*** DATA EXTRACTS

### config.mk
export PLATFORM = sky130hd
export DESIGN_NAME = fp_adder
export DESIGN_NICKNAME = d
export VERILOG_FILES = /design/src/rtl/vliw_pkg.sv /design/src/rtl/fp_adder.sv
export VERILOG_INCLUDE_DIRS = /design/src /design/src/rtl
export SDC_FILE = /design/constraint.sdc
export NUM_CORES = 1
export LEC_CHECK = 0
export BUFFER_PORTS_ARGS = -buffer_cell sky130_fd_sc_hd__buf_2
export CAP_MARGIN = 20
export CORE_UTILIZATION = 40
export CTS_CLUSTER_DIAMETER = 200
export CTS_CLUSTER_SIZE = 28
export DETAILED_ROUTE_END_ITERATION = 8
export SYNTH_ARGS = -nofsm -noshare
export SYNTH_HDL_FRONTEND = slang
export SYNTH_SLANG_ARGS = --single-unit
### constraint.sdc
create_clock -name clk -period 17.09 [get_ports clk]
set_input_delay 3.418 -clock clk [delete_from_list [all_inputs] [get_ports clk]]
set_output_delay 3.418 -clock clk [all_outputs]
set_load 0.01 [all_outputs]
### src/rtl/vliw_defs.svh
`ifndef VLIW_DEFS_SVH
`define VLIW_DEFS_SVH

// Floating-point word layout
`define VLIW_WORD_W    27
`define VLIW_EXP_W     8
`define VLIW_MAN_W     18
`define VLIW_EXP_BIAS  127

// Operand addressing
`define VLIW_INDEX_W   8
`define VLIW_BANK_W    2

// Index that reads and writes the z register in every bank
`define VLIW_Z_INDEX   0

// Producer bank codes
`define VLIW_BANK_LOAD 2'd0
`define VLIW_BANK_NEG  2'd1
`define VLIW_BANK_ADD  2'd2

`endif

### src/rtl/vliw_pkg.sv
`default_nettype none

package vliw_pkg;

`include "vliw_defs.svh"

   // ========================================
   // Data and addresses
   // ========================================

   typedef struct packed {
      logic                    sign;
      logic [`VLIW_EXP_W-1:0]  exponent;
      logic [`VLIW_MAN_W-1:0]  mantissa;
   } fp_word_t;

   // Upper bits pick the producer bank, lower bits the slot
   typedef struct packed {
      logic [`VLIW_BANK_W-1:0]  bank;
      logic [`VLIW_INDEX_W-1:0] index;
   } opnd_addr_t;

   // ========================================
   // Issue slots and bank writes
   // ========================================

   typedef struct packed {
      logic       enable;
      fp_word_t   value;
      opnd_addr_t dest;
   } load_issue_t;

   typedef struct packed {
      logic       enable;
      opnd_addr_t src;
      opnd_addr_t dest;
   } neg_issue_t;

   typedef struct packed {
      logic       enable;
      opnd_addr_t src1;
      opnd_addr_t src2;
      opnd_addr_t dest;
   } add_issue_t;

   typedef struct packed {
      logic                     enable;
      logic [`VLIW_INDEX_W-1:0] index;
      fp_word_t                 data;
   } bank_write_t;

endpackage

`default_nettype wire

### src/rtl/fp_adder.sv
`timescale 1ns/100ps
`default_nettype none

`include "vliw_defs.svh"

module fp_adder (
   input  wire                        clk,
   input  wire                        reset,
   input  wire vliw_pkg::fp_word_t    a,
   input  wire vliw_pkg::fp_word_t    b,
   output vliw_pkg::fp_word_t         sum
);

   localparam int SIG_W   = `VLIW_MAN_W + 1;
   localparam int SUM_W   = `VLIW_MAN_W + 2;
   localparam int LEAD_W  = $clog2(SUM_W);
   localparam int EXP_MAX = (1 << `VLIW_EXP_W) - 1;

   // ========================================
   // Stage 1 orders, aligns and adds
   // ========================================

   vliw_pkg::fp_word_t     big_op;
   vliw_pkg::fp_word_t     small_op;
   logic [`VLIW_EXP_W-1:0] exp_diff;
   logic [SIG_W-1:0]       big_sig;
   logic [SIG_W-1:0]       small_sig;
   logic [SUM_W-1:0]       raw_sum;

   logic                   s1_sign;
   logic [`VLIW_EXP_W-1:0] s1_exp;
   logic [SUM_W-1:0]       s1_sum;

   always_comb begin
      if ({a.exponent, a.mantissa} >= {b.exponent, b.mantissa}) begin
         big_op   = a;
         small_op = b;
      end else begin
         big_op   = b;
         small_op = a;
      end
      exp_diff = big_op.exponent - small_op.exponent;
      // Zero has no hidden one, so it adds nothing
      big_sig   = {|big_op.exponent, big_op.mantissa};
      small_sig = {|small_op.exponent, small_op.mantissa} >> exp_diff;
      if (big_op.sign == small_op.sign) begin
         raw_sum = big_sig + small_sig;
      end else begin
         raw_sum = big_sig - small_sig;
      end
   end

   always_ff @(posedge clk) begin
      if (reset) begin
         s1_sign <= 1'b0;
         s1_exp  <= '0;
         s1_sum  <= '0;
      end else begin
         s1_sign <= big_op.sign;
         s1_exp  <= big_op.exponent;
         s1_sum  <= raw_sum;
      end
   end

   // ========================================
   // Stage 2 normalizes
   // ========================================

   logic [LEAD_W-1:0] lead;
   logic [SUM_W-1:0]  shifted;
   int                exp_norm;

   always_comb begin
      lead = '0;
      for (int i = 0; i < SUM_W; i++) begin
         if (s1_sum[i]) begin
            lead = LEAD_W'(i);
         end
      end
      // Leading one moves to the top bit
      shifted  = s1_sum << (SUM_W - 1 - lead);
      exp_norm = int'(s1_exp) + int'(lead) - (SIG_W - 1);

      sum = '0;
      if (s1_sum != '0 && exp_norm > 0) begin
         sum.sign = s1_sign;
         if (exp_norm > EXP_MAX) begin
            // Clamp to largest finite value
            sum.exponent = '1;
            sum.mantissa = '1;
         end else begin
            sum.exponent = exp_norm[`VLIW_EXP_W-1:0];
            sum.mantissa = shifted[SUM_W-2 -: `VLIW_MAN_W];
         end
      end
   end

endmodule

`default_nettype wire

******

▸ INSTRUCTIONS TO FOLLOW
In the data above, find the line that contains "export LEC_CHECK = 0", then reproduce exactly every line from the first line through that line.

▸ ANSWER TO THIS TASK
### config.mk
export PLATFORM = sky130hd
export DESIGN_NAME = fp_adder
export DESIGN_NICKNAME = d
export VERILOG_FILES = /design/src/rtl/vliw_pkg.sv /design/src/rtl/fp_adder.sv
export VERILOG_INCLUDE_DIRS = /design/src /design/src/rtl
export SDC_FILE = /design/constraint.sdc
export NUM_CORES = 1
export LEC_CHECK = 0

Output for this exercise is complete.